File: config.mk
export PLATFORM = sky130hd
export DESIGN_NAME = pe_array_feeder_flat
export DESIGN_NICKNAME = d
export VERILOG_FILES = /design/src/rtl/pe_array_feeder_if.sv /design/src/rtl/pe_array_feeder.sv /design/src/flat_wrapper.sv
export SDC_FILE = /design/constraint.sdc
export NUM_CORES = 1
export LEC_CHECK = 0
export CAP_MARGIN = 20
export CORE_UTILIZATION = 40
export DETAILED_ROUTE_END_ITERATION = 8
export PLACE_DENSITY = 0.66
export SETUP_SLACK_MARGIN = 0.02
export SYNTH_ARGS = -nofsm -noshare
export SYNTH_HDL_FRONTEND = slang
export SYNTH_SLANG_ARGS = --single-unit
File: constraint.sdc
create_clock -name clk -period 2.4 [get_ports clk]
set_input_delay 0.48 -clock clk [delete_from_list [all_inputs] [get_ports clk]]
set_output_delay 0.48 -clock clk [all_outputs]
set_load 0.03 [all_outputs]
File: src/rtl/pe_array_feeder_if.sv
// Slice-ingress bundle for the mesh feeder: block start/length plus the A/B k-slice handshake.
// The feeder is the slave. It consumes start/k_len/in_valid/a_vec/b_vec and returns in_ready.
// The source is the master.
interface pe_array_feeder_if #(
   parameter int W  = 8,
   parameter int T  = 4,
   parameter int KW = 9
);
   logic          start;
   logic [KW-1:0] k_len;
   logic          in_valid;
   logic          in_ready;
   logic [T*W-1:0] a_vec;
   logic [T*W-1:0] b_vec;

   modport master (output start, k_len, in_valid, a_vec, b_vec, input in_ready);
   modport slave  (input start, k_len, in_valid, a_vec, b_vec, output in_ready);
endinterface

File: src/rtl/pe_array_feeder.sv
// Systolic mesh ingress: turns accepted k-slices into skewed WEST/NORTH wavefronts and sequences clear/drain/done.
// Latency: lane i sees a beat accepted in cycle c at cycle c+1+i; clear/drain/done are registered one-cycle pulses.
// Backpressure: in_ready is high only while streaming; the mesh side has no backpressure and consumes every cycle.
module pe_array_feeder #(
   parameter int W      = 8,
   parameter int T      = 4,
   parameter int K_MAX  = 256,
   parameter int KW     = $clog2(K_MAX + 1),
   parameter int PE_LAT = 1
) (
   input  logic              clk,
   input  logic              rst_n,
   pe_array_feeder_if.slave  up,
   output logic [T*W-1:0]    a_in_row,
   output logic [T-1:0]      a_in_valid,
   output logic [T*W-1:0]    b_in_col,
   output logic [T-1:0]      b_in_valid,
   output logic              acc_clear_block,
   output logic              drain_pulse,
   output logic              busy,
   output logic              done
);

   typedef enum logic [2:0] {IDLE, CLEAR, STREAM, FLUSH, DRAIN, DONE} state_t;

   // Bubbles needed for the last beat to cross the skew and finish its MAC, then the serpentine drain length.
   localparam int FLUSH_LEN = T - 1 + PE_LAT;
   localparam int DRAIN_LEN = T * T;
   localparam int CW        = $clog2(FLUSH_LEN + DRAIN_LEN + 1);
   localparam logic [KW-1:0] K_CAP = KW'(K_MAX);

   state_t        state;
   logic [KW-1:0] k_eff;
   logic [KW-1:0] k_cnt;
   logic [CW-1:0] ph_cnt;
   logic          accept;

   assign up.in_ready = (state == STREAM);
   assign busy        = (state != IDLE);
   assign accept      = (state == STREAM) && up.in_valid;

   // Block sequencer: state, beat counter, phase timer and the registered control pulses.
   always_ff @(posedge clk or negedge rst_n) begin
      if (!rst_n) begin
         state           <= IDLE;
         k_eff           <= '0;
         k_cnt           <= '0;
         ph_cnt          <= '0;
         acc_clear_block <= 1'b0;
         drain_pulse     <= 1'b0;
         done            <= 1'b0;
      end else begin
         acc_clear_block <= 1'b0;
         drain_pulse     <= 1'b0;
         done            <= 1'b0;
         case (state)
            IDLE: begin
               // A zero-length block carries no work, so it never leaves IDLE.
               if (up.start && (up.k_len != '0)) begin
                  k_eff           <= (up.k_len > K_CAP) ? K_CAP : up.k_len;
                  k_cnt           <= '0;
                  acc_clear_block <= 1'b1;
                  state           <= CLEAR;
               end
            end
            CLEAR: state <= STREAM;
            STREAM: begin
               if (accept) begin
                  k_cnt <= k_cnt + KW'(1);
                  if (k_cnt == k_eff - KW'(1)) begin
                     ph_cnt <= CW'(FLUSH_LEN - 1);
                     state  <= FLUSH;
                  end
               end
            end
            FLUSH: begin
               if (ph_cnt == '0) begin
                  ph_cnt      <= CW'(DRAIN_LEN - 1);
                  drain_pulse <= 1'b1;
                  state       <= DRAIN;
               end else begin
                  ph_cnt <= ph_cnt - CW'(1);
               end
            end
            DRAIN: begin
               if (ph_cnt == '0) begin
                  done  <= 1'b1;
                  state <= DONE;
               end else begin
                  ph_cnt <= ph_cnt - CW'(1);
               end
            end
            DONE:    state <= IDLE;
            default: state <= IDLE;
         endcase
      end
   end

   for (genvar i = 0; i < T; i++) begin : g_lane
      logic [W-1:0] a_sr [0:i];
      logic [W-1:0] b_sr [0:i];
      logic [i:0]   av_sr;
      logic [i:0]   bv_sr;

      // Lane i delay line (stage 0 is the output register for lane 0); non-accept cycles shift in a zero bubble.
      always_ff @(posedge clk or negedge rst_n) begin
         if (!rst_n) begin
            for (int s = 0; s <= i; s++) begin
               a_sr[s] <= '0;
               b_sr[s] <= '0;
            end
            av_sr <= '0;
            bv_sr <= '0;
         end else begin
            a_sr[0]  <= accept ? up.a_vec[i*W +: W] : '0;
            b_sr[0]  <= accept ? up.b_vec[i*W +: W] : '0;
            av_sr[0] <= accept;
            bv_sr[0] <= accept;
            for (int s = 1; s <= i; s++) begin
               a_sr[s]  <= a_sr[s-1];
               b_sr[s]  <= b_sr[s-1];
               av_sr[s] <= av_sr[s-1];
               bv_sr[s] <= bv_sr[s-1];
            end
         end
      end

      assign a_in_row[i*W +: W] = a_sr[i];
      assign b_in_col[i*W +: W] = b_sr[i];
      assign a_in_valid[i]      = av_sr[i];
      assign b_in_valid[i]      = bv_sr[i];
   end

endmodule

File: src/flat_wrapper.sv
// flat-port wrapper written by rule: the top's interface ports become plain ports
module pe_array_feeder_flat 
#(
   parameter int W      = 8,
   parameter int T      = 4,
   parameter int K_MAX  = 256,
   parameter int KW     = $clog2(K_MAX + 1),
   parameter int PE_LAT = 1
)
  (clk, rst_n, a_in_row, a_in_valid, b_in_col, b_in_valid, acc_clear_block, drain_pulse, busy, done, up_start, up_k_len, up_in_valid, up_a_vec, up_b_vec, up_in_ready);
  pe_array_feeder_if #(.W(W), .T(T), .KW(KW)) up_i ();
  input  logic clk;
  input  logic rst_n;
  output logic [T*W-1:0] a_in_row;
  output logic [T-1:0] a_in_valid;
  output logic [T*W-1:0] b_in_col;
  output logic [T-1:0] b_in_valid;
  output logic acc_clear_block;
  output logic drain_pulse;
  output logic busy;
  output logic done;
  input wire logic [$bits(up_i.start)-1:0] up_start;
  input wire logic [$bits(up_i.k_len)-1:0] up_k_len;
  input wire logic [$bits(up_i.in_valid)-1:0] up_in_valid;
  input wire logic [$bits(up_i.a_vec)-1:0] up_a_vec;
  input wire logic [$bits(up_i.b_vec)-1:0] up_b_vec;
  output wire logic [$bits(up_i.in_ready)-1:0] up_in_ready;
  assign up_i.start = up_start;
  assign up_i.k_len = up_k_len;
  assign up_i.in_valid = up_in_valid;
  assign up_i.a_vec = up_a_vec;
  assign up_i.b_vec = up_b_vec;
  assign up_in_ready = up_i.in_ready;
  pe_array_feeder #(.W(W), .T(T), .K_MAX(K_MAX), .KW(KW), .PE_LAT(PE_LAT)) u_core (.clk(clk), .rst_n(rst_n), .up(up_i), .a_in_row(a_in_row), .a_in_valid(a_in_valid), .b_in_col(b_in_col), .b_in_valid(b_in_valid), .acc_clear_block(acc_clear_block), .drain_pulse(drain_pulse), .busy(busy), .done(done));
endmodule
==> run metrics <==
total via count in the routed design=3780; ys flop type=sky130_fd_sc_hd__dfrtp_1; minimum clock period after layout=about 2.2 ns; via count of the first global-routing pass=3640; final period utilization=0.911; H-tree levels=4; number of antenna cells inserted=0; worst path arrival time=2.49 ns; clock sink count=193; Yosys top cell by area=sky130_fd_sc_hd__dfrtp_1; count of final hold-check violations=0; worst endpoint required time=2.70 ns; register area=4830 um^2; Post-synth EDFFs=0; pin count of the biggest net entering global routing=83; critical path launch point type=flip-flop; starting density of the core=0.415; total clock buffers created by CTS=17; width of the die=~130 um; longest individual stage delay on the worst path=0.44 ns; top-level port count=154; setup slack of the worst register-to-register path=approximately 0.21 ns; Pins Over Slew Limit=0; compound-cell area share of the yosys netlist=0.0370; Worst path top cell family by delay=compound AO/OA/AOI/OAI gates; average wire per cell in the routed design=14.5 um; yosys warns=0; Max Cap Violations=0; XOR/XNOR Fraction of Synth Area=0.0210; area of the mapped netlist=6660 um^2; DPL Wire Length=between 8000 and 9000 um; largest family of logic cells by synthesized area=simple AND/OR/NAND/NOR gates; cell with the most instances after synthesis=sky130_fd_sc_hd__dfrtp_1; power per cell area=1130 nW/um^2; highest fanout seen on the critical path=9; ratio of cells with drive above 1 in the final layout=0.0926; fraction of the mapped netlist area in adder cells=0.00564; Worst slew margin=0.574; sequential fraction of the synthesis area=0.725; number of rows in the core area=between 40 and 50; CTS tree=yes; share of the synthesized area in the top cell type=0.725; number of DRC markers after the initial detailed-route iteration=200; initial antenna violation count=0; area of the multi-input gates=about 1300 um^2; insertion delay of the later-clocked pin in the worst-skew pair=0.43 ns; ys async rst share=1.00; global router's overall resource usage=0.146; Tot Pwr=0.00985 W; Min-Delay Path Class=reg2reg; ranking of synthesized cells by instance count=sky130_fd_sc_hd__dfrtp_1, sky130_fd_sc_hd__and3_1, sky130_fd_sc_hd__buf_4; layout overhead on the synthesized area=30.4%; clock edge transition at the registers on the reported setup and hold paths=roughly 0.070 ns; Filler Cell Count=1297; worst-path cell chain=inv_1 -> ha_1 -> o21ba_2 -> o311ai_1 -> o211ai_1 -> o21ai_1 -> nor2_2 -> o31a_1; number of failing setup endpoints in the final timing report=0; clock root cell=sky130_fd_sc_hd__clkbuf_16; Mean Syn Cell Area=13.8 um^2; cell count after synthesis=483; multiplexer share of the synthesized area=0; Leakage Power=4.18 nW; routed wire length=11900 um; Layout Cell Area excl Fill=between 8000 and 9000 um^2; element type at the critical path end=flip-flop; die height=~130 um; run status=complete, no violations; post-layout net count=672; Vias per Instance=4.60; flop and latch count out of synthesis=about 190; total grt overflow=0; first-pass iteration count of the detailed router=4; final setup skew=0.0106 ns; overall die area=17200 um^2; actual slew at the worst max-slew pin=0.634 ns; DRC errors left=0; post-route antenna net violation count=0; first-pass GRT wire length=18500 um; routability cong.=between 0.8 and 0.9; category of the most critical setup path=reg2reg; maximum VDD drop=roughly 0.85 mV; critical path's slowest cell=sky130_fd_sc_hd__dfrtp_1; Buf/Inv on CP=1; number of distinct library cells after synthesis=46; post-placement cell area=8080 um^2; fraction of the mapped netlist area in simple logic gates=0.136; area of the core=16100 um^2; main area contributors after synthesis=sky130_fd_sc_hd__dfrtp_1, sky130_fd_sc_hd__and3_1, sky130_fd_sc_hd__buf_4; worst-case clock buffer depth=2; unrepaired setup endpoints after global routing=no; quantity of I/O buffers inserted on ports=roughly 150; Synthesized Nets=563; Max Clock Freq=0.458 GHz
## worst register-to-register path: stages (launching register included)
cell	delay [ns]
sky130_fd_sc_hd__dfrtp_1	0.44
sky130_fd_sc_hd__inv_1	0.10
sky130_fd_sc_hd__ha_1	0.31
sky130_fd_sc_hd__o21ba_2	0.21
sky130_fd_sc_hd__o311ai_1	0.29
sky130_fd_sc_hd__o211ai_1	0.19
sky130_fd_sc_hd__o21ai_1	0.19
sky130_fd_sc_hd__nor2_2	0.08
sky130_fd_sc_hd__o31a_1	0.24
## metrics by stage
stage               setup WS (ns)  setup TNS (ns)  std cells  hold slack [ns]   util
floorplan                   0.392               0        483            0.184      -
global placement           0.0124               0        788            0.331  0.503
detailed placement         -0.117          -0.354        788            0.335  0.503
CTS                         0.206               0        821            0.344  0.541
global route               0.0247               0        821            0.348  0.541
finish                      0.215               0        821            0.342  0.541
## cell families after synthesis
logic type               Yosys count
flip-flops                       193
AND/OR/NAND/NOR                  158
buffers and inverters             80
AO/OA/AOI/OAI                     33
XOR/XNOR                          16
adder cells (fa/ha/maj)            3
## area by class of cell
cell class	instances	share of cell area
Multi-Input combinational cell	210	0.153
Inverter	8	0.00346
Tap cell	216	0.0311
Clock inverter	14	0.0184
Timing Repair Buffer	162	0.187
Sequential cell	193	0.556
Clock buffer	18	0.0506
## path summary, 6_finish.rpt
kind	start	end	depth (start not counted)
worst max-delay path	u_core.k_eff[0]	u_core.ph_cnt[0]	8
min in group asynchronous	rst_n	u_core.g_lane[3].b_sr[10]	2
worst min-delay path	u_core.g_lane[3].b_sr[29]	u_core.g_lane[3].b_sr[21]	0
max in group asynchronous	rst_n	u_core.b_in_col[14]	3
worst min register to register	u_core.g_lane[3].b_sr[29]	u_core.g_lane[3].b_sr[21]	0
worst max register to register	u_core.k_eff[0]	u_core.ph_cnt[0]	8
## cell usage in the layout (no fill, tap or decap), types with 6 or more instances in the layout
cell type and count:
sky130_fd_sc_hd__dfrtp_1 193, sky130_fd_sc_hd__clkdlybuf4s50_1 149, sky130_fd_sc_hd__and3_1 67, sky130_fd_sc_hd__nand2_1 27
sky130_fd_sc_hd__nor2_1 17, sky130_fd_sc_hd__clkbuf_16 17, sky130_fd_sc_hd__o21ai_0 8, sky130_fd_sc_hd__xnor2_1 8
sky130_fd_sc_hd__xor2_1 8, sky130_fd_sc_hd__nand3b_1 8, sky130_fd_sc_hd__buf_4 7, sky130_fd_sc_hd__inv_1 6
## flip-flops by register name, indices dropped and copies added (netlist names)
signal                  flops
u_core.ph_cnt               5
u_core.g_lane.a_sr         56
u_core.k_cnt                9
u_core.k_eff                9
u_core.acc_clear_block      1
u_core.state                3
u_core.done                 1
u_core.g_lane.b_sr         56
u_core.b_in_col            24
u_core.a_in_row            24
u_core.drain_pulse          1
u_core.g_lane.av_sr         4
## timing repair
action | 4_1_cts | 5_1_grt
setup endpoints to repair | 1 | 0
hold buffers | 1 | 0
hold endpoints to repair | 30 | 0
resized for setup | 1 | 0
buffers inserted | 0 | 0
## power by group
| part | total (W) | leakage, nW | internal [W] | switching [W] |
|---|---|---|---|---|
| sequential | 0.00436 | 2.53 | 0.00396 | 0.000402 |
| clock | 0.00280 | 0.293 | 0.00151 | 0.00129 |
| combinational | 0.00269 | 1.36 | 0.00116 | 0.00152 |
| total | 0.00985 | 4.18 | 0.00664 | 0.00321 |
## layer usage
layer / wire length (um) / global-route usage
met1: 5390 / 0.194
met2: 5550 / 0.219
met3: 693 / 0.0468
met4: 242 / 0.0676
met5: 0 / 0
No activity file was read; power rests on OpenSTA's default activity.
━━━━━━━━━━━━━━━━━━━━
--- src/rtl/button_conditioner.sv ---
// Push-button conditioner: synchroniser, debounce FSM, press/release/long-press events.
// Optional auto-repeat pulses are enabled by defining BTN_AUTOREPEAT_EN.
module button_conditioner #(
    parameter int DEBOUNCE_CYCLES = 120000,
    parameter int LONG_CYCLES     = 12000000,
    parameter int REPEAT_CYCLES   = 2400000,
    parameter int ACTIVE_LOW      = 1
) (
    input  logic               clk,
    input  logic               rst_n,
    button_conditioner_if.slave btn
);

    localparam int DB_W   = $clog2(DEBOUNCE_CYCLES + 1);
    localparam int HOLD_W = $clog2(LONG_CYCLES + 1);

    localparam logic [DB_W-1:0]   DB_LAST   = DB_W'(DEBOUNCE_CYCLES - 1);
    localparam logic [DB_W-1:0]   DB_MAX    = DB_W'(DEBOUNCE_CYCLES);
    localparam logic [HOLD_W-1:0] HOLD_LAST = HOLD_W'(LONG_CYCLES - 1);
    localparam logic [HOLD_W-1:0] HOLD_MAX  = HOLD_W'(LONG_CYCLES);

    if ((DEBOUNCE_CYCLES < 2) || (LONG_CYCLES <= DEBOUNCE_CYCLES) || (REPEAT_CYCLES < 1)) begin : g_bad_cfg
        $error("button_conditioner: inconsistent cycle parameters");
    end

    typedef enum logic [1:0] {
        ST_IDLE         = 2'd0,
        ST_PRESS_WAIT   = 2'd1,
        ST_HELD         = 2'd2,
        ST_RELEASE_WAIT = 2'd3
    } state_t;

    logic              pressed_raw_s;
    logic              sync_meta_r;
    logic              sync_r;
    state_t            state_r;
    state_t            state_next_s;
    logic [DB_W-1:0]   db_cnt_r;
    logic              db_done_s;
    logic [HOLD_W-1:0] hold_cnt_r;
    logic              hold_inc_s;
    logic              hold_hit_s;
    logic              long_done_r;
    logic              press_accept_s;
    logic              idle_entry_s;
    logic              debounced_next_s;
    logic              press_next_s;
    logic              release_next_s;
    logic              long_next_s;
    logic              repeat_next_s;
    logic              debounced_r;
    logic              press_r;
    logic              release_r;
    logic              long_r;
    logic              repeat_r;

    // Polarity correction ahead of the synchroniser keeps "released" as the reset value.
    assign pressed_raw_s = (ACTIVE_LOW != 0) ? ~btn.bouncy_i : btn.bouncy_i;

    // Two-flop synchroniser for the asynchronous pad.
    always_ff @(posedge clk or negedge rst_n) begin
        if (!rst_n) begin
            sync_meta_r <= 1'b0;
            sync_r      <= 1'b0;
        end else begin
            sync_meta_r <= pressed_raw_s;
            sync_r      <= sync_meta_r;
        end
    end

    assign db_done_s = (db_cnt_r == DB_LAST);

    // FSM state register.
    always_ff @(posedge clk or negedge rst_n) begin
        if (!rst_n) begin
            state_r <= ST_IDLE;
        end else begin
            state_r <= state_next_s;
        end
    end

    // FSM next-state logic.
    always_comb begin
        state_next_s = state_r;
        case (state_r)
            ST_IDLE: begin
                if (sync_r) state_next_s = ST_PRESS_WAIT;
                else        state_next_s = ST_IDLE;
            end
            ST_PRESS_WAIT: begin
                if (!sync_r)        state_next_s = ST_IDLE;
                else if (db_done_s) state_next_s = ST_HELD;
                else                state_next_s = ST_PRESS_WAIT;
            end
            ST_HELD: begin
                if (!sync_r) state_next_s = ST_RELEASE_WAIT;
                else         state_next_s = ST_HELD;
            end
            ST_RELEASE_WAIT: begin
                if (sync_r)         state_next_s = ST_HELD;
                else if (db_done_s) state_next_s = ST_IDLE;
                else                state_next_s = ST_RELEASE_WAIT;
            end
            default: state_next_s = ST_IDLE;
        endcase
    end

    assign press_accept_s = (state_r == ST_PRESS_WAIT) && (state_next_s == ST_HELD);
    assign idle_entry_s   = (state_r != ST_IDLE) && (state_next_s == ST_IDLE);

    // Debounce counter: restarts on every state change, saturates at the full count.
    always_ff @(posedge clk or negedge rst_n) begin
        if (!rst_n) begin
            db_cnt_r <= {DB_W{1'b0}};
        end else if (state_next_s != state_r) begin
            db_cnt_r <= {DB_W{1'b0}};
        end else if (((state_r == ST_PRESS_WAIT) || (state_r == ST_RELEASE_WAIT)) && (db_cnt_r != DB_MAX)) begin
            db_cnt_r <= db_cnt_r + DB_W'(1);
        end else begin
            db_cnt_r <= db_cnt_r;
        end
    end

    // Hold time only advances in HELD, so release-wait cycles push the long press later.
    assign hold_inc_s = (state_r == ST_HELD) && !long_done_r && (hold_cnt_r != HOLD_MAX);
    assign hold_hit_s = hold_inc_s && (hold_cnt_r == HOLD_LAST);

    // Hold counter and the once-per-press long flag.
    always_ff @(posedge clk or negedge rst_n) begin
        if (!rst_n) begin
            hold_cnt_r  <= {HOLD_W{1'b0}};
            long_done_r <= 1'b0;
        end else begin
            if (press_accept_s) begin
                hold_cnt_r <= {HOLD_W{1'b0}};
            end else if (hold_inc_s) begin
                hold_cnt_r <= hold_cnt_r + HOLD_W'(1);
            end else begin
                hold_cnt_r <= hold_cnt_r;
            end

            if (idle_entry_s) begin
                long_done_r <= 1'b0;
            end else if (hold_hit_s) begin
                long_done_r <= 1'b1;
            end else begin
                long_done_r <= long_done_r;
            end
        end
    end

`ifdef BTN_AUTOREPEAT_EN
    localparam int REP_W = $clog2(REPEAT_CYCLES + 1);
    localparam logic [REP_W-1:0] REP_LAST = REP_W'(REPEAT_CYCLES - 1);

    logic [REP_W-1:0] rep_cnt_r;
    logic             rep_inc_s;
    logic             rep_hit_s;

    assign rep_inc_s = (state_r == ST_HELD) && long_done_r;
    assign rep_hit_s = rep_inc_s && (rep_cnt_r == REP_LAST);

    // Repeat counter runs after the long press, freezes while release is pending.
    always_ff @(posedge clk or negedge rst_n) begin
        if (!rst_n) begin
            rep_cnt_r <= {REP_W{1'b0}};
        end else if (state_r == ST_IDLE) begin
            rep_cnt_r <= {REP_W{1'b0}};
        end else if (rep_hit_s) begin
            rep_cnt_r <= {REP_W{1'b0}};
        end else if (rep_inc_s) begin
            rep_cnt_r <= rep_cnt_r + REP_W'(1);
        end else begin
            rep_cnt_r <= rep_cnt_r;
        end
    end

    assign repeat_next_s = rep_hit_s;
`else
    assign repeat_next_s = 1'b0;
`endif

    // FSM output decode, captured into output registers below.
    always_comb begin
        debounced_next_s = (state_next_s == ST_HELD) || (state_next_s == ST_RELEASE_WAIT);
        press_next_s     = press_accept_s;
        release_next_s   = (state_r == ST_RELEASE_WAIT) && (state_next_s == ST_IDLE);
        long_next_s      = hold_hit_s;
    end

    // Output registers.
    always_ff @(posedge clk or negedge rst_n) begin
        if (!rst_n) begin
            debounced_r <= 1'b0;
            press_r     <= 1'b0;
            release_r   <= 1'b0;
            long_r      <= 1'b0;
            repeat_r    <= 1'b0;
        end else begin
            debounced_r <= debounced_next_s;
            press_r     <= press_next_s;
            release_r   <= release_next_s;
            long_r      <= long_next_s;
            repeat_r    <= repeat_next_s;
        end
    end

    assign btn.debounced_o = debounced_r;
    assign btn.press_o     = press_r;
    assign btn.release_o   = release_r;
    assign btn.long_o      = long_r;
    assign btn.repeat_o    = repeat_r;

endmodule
━━━━━━━━━━━━━━━━━━━━
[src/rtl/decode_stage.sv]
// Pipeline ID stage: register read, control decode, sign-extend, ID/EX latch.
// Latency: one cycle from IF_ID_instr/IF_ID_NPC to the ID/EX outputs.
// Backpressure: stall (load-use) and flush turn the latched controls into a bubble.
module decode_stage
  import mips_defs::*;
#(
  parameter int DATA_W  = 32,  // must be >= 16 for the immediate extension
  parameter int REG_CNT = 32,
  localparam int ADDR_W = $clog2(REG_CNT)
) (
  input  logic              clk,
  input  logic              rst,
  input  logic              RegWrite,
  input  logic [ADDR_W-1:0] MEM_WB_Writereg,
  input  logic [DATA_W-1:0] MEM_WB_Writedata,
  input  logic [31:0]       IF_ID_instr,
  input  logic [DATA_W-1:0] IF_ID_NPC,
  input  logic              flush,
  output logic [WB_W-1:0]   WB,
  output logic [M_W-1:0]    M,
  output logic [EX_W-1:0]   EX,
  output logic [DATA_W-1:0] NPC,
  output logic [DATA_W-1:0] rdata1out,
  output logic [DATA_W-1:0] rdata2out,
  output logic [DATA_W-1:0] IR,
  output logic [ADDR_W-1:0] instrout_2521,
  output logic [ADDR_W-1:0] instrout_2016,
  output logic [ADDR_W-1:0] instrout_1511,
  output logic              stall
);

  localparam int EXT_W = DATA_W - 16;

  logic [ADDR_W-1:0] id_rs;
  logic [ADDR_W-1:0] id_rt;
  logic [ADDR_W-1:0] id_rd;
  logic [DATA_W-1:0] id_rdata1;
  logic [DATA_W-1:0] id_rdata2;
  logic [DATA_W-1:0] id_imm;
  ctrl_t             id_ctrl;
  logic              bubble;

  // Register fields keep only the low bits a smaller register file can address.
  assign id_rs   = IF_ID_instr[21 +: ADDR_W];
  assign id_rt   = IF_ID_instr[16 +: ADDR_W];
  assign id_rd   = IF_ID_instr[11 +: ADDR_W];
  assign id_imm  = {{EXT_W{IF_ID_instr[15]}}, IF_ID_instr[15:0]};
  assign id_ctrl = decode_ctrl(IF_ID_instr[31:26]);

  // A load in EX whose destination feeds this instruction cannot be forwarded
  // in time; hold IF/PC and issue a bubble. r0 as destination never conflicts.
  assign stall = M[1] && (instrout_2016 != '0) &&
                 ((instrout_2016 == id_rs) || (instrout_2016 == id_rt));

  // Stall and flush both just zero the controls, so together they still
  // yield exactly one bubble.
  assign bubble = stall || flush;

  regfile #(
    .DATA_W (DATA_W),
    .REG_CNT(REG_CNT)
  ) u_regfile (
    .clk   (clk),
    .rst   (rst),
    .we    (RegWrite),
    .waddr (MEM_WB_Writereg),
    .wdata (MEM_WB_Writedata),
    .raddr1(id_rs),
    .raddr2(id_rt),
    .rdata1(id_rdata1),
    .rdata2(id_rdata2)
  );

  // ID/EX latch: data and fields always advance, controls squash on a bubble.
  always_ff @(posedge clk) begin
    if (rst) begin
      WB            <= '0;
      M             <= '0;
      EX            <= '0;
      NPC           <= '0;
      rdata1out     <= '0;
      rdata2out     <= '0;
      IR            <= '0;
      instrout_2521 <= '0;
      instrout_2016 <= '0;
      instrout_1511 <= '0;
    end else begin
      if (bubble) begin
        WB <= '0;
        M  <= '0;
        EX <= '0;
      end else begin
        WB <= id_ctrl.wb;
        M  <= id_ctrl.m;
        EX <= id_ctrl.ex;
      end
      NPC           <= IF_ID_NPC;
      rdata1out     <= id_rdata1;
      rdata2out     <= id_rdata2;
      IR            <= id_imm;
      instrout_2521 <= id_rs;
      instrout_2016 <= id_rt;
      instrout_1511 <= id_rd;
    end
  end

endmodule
━━━━━━━━━━━━━━━━━━━━
Go through the records line by line, and copy each line that holds the string "fields".

  // Register fields keep only the low bits a smaller register file can address.
  // ID/EX latch: data and fields always advance, controls squash on a bubble.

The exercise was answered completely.